If that’s the case, the question then becomes, how long will the American authoritarian regime last? For how long will we see Oath Keepers deputized to shoot at will any protestor they declare “Antifa” and thus fair game for their bullets? For how long will racial minorities and immigrants find themselves on the receiving end of brutality and arbitrary deportation at the hands of police and immigration authorities? For how long will LGBT people find themselves forced into the closet as legislators in office thanks to rigged election systems enact laws – which judges uphold – eliminating their rights? For how long will workers strain under low wages and exploitation, afraid to ask for something better, lest they find themselves at the receiving end of Proud Boys’ fists and baseball bats? For how long will America’s economic stature and allure dwindle as artists, writers, scientists and entrepreneurs join dissidents in fleeing the country for greener pastures elsewhere, driven out by a government hostile to people who ask questions?

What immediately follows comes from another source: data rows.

$ cat config.mk
export PLATFORM = sky130hd
export DESIGN_NAME = cmd_issuer
export DESIGN_NICKNAME = d
export VERILOG_FILES = /design/src/rtl/cmd_issuer.sv
export SDC_FILE = /design/constraint.sdc
export NUM_CORES = 1
export LEC_CHECK = 0
export CAP_MARGIN = 25
export CORE_ASPECT_RATIO = 1.5
export CORE_MARGIN = 2
export CORE_UTILIZATION = 40
export CTS_CLUSTER_DIAMETER = 80
export CTS_CLUSTER_SIZE = 20
export DETAILED_ROUTE_END_ITERATION = 8
export PLACE_DENSITY = 0.77
export SLEW_MARGIN = 20
export SYNTH_ARGS = -nofsm -noshare
export SYNTH_HDL_FRONTEND = slang
export SYNTH_SLANG_ARGS = --single-unit
$ cat constraint.sdc
create_clock -name clk -period 2.1 [get_ports clk]
set_input_delay 0.42 -clock clk [delete_from_list [all_inputs] [get_ports clk]]
set_output_delay 0.42 -clock clk [all_outputs]
set_load 0.005 [all_outputs]
$ cat src/rtl/cmd_issuer.sv
// Host-side command issuer for the n-bit CPU core: takes one request at a time, drives the core for LATENCY cycles and returns the result.
// Optional error stop is enabled by defining CMD_ISSUER_ERR_STOP_EN.
`timescale 1ns/1ps

module cmd_issuer #(
    parameter int WIDTH   = 8,
    parameter int LATENCY = 4
) (
    input  logic               clk,
    input  logic               rst,
    input  logic               req_valid,
    output logic               req_ready,
    input  logic [6:0]         req_cmd,
    input  logic [WIDTH-1:0]   req_op1,
    input  logic [WIDTH-1:0]   req_op2,
    input  logic [WIDTH-1:0]   req_op3,
    output logic [6:0]         cpu_cmd,
    output logic [WIDTH-1:0]   cpu_din_1,
    output logic [WIDTH-1:0]   cpu_din_2,
    output logic [WIDTH-1:0]   cpu_din_3,
    input  logic [WIDTH-1:0]   cpu_dout_low,
    input  logic [WIDTH-1:0]   cpu_dout_high,
    input  logic               cpu_zero,
    input  logic               cpu_error,
    output logic               rsp_valid,
    input  logic               rsp_ready,
    output logic [2*WIDTH-1:0] rsp_data,
    output logic               rsp_zero,
    output logic               rsp_error,
    output logic               busy,
    output logic [7:0]         err_count,
    output logic               halted,
    input  logic               clr_halt
);

    localparam int CW = (LATENCY > 1) ? $clog2(LATENCY) : 1;

    typedef enum logic [1:0] {
        IDLE  = 2'd0,
        DRIVE = 2'd1,
        RESP  = 2'd2
    } state_t;

    state_t        state;
    logic [CW-1:0] hold_cnt;
    logic          capture;

    assign capture   = (state == DRIVE) && (hold_cnt == '0);
    assign req_ready = (state == IDLE) && !halted;
    assign rsp_valid = (state == RESP);
    assign busy      = (state != IDLE);

`ifndef CMD_ISSUER_ERR_STOP_EN
    logic unused_clr_halt;
    assign unused_clr_halt = clr_halt;
    assign halted          = 1'b0;
`endif

    always_ff @(posedge clk or negedge rst) begin
        if (!rst) begin
            state     <= IDLE;
            hold_cnt  <= '0;
            cpu_cmd   <= 7'h00;
            cpu_din_1 <= '0;
            cpu_din_2 <= '0;
            cpu_din_3 <= '0;
            rsp_data  <= '0;
            rsp_zero  <= 1'b0;
            rsp_error <= 1'b0;
            err_count <= 8'h00;
`ifdef CMD_ISSUER_ERR_STOP_EN
            halted    <= 1'b0;
`endif
        end else begin
`ifdef CMD_ISSUER_ERR_STOP_EN
            // A fresh error capture takes priority over a simultaneous clear.
            if (capture && cpu_error) begin
                halted <= 1'b1;
            end else if (clr_halt) begin
                halted <= 1'b0;
            end
`endif
            case (state)
                IDLE: begin
                    if (req_valid && req_ready) begin
                        cpu_cmd   <= req_cmd;
                        cpu_din_1 <= req_op1;
                        cpu_din_2 <= req_op2;
                        cpu_din_3 <= req_op3;
                        hold_cnt  <= CW'(LATENCY - 1);
                        state     <= DRIVE;
                    end
                end
                DRIVE: begin
                    // Operands stay on cpu_din after the command drops back to NOP.
                    if (capture) begin
                        rsp_data  <= {cpu_dout_high, cpu_dout_low};
                        rsp_zero  <= cpu_zero;
                        rsp_error <= cpu_error;
                        cpu_cmd   <= 7'h00;
                        if (cpu_error && (err_count != 8'hFF)) begin
                            err_count <= err_count + 8'd1;
                        end
                        state <= RESP;
                    end else begin
                        hold_cnt <= hold_cnt - 1'b1;
                    end
                end
                RESP: begin
                    if (rsp_ready) begin
                        state <= IDLE;
                    end
                end
                default: state <= IDLE;
            endcase
        end
    end

endmodule

==> impl_metrics.py <==
metrics = {
    "die": {
        "die_x_um": 68.8,
        "initial_core_util_pct": 41.1,
        "ios": 115,
        "num_rows": 35,
        "die_area_sq_mm": 0.00696,
        "core-area_sq_mm": 0.00613,
        "die_y_um": 101,
    },
    "drt": {
        "routed_via_density": 4.90,
        "routedWlPerCell_um": 14.7,
        "vias": 1818,
        "first_pass_iters": 4,
        "drc_errors": 0,
        "drt_iter0_markers": 85,
        "postRouteAntennaNets": 0,
        "finalWirelength_mm": 5.46,
    },
    "run_status": {
        "outcome": "complete, no violations",
    },
    "synthesis": {
        "synth.avg_cell_area_sq_um": 14.7,
        "synthAdderAreaFrac_pct": 0.994,
        "synthSimpleGateAreaFrac_pct": 6.71,
        "synth-seq-cells": 61,
        "yosysWarnings": 0,
        "synth_top_family_by_area": "multiplexers",
        "syn_area_sq_mm": 0.00252,
        "syn_inst": 171,
        "synthMuxAreaShare_pct": 20.9,
        "syn-num-nets": 227,
        "yosysUniqueCellTypes": 36,
        "synth_compound_area_share_pct": 6.01,
        "synth_seq_area_share_pct": 60.6,
        "synth_xor_area_share_pct": 1.04,
    },
    "placed_design": {
        "gp_congestion": 0.771,
        "placedCellCount": 354,
        "port_buffers": 112,
        "place_area_sq_mm": 0.00373,
        "dp_hpwl_mm": 3.98,
    },
    "finish": {
        "antennaDiodeCount": 0,
        "instances_no_fill": 371,
        "syn_to_final_growth_pct": 57.0,
        "fillers": 504,
        "register_area_sq_mm": 0.00153,
        "nNetsFinal": 349,
        "multiInputGateArea_sq_um": 902,
        "drive_gt1_share_pct": 25.3,
        "fin_area_sq_mm": 0.00396,
    },
    "power": {
        "p_leak_nw": 1.69,
        "ir_worst_vdd_mv": 0.699,
        "power.density_mw_per_mm2": 1360,
    },
    "worst_setup_path": {
        "r2r_start": "hold_cnt[0]",
        "path_max_fanout": 5,
        "cp_slowest_cell": "clkdlybuf4s50_1",
        "cp.arrival_ns": 1.61,
        "max_stage_delay_ns": 0.48,
        "r2r_setup_slack_ns": 0.36,
        "startpoint": "state[1]",
        "crit_chain": "or2_2, inv_1, clkdlybuf4s50_1",
        "cp.required_ns": 1.68,
        "end_kind": "output pin",
        "worstSetupPathType": "reg2out",
        "startpoint_type": "register",
    },
    "grt": {
        "track_usage_pct": 16.3,
        "grt_max_degree": 37,
        "grt_pass1_vias": 1793,
        "grt_pass1_wl_mm": 8.31,
        "antenna_found_initial": 0,
        "grt_overflow": 0,
    },
    "clocking": {
        "ctsHoldBuffers": 0,
        "cts.sinks": 61,
        "cts_tree": "built",
        "cts_buffers": 9,
        "path_clk_slew_ns": 0.06,
        "htreeDepth": 3,
        "clk_latency_ns": 0.33,
        "cts_buffer_depth": 2,
        "clock-root-buffer": "clkbuf_8",
    },
    "sta": {
        "setup_viol": 0,
        "rsz0062_at_grt": "no",
        "min_period_ns": 2.03,
        "tns_ns": 0,
        "fin_skew_ns": 0.00934,
        "relSlewSlack_pct": 58.9,
        "drv_slew": 0,
        "hold_viol": 0,
        "period_share_pct": 96.4,
        "worstMarginPinSlew_ns": 0.616,
        "fmax_ghz": 0.494,
    },
    "hold_path": {
        "hp-class": "in2async",
    },
    "run": {
        "cap_violations": 0,
    },
}
synthesized netlist by cell type:
cell       count  area [sq um]
mux2_2        45           507
buf_4          5          37.5
nor2_1         3          11.3
buf_6          2          22.5
nor2b_1        1          6.26
a22oi_1        1          7.51
inv_1          7          26.3
dfrtp_1       61          1530
nor3b_4        1          18.8
xnor2_1        2          17.5
nor4_1         1          6.26
nand3_1        3          15.0
o21a_1         1          7.51
o21ai_0        2          10.0
nand2_1        5          18.8
xor2_1         1          8.76
a211oi_1       1          7.51
o21bai_1       1          7.51
conb_1         1          3.75
and4_1         1          8.76
nand4b_4       1          23.8
nor3_1         2          10.0
mux2i_1        2          20.0
and3_1         1          6.26
and3b_2        1          10.0
nand3b_1       1          7.51
or2b_1         1          7.51
a21o_2         1          8.76
a2111oi_4      1          27.5
or2_2          1          6.26
a211o_1        1          8.76
a22o_1         7          61.3
a21oi_1        1          5.00
ha_1           2          25.0
clkbuf_1       1          3.75
nand2b_1       2          12.5
worst paths after layout:
kind	endpoint	depth (start not counted)
worst min register to register	rsp_error	2
worst min-delay path	cpu_din_2[6]	1
worst max register to register	err_count[7]	5
max in group asynchronous	state[1]	2
min in group clk	rsp_error	2
worst max-delay path	req_ready	3
placed cells by master (no fill, tap or decap), drive strengths merged:
master	Yosys	layout
clkdlybuf4s50	0	111
dfrtp	61	61
mux2	45	45
clkbuf	1	10
buf	7	8
inv	7	7
a22o	7	7
nand2	5	5
nand3	3	3
nor2	3	3
clkinv	0	3
xnor2	2	2
nand2b	2	2
o21ai	2	2
mux2i	2	2
nor3	2	2
ha	2	2
bufinv	0	2
or2	1	1
or2b	1	1
and4	1	1
nand4b	1	1
a2111oi	1	1
xor2	1	1
and3	1	1
a211oi	1	1
a211o	1	1
o21a	1	1
a21o	1	1
nor3b	1	1
nand3b	1	1
nor2b	1	1
a21oi	1	1
o21bai	1	1
a22oi	1	1
nor4	1	1
and3b	1	1
conb	1	1
sequential cells by signal, indices dropped and copies added (netlist names):
name and count:
state 2, rsp_data 16, hold_cnt 2, cpu_cmd 7, cpu_din_2 8, cpu_din_3 8, rsp_zero 1, cpu_din_1 8
rsp_error 1, err_count 8
per-layer routing:
| metal | vias to the layer above | global-route usage (%) | share of wire (%) |
|---|---|---|---|
| met3 | 10 | 6.11 | 8.8 |
| met5 | - | 0 | 0 |
| met4 | 0 | 7.84 | 2.1 |
| li1 | 842 | - | - |
| met1 | 891 | 19.0 | 40 |
| met2 | 75 | 26.0 | 49 |
critical path, delay by kind of cell (launching register included):
| kind | cells | cell delay (ns) |
|---|---|---|
| buf+inv | 2 | 0.54 |
| flops | 1 | 0.43 |
| simple gates | 1 | 0.31 |
cell type report:
cell class,instances,area share (%)
Clock buffer,10,3.48
Clock inverter,5,1.90
Inverter,7,0.664
Multi-Input combinational cell,95,22.8
Sequential cell,61,38.6
Tap cell,74,2.34
Timing Repair Buffer,119,30.2
repair_timing:
action,CTS,global route
pin swaps,0,0
cloned,0,0
gates resized for setup,1,0
setup endpoints to repair,2,1
setup buffers,0,2
through the flow:
| stage | hold slack [ns] | util (%) | worst slack (ns) | total power (W) |
|---|---|---|---|---|
| 5_1_grt | 0.122 | 64.5 | 0.00457 | 0.00573 |
| 2_1_floorplan | 0.124 | - | 0.518 | 0.00293 |
| 4_1_cts | 0.106 | 64.3 | 0.00501 | 0.00544 |
| 3_5_place_dp | 0.470 | 60.8 | 0.194 | 0.00429 |
| 3_3_place_gp | 0.463 | 60.8 | 0.211 | 0.00420 |
| 6_report | 0.0962 | 64.5 | 0.0748 | 0.00536 |
report_power, final:
group,internal (W),switching [W],leakage (nW)
clock,0.000687,0.000427,0.112
combinational,0.00156,0.000697,0.853
sequential,0.00171,0.000273,0.723
logic make-up (layout without fill, tap and decap cells):
kind of cell,after synthesis,in the layout
flip-flops,61,61
XOR/XNOR,3,3
multiplexers,47,47
AND/OR/NAND/NOR,25,25
other,1,1
AO/OA/AOI/OAI,17,17
buffers and inverters,15,141
adder cells (fa/ha/maj),2,2
(Power assumes the default switching activity.)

If the anti-democratic forces gathering strength on the right have their way, that’s the kind of dystopian nightmare we’re in for. And people on the right who think they want it should remember that years before writing the 1946 poem “First they came …,” Martin Niemöller was an antisemitic supporter of Hitler and the Nazis – until they came for him when he started asking questions.
So should that happen here, how long before the regime’s architects and supporters finally wake up and realize that liberal democracy was a better way after all?

I ask because it took Manuel Fraga nearly 40 years. Many of us don’t have the luxury of waiting decades for his 21st century American counterparts to discover that authoritarianism is a terrible way to run a country.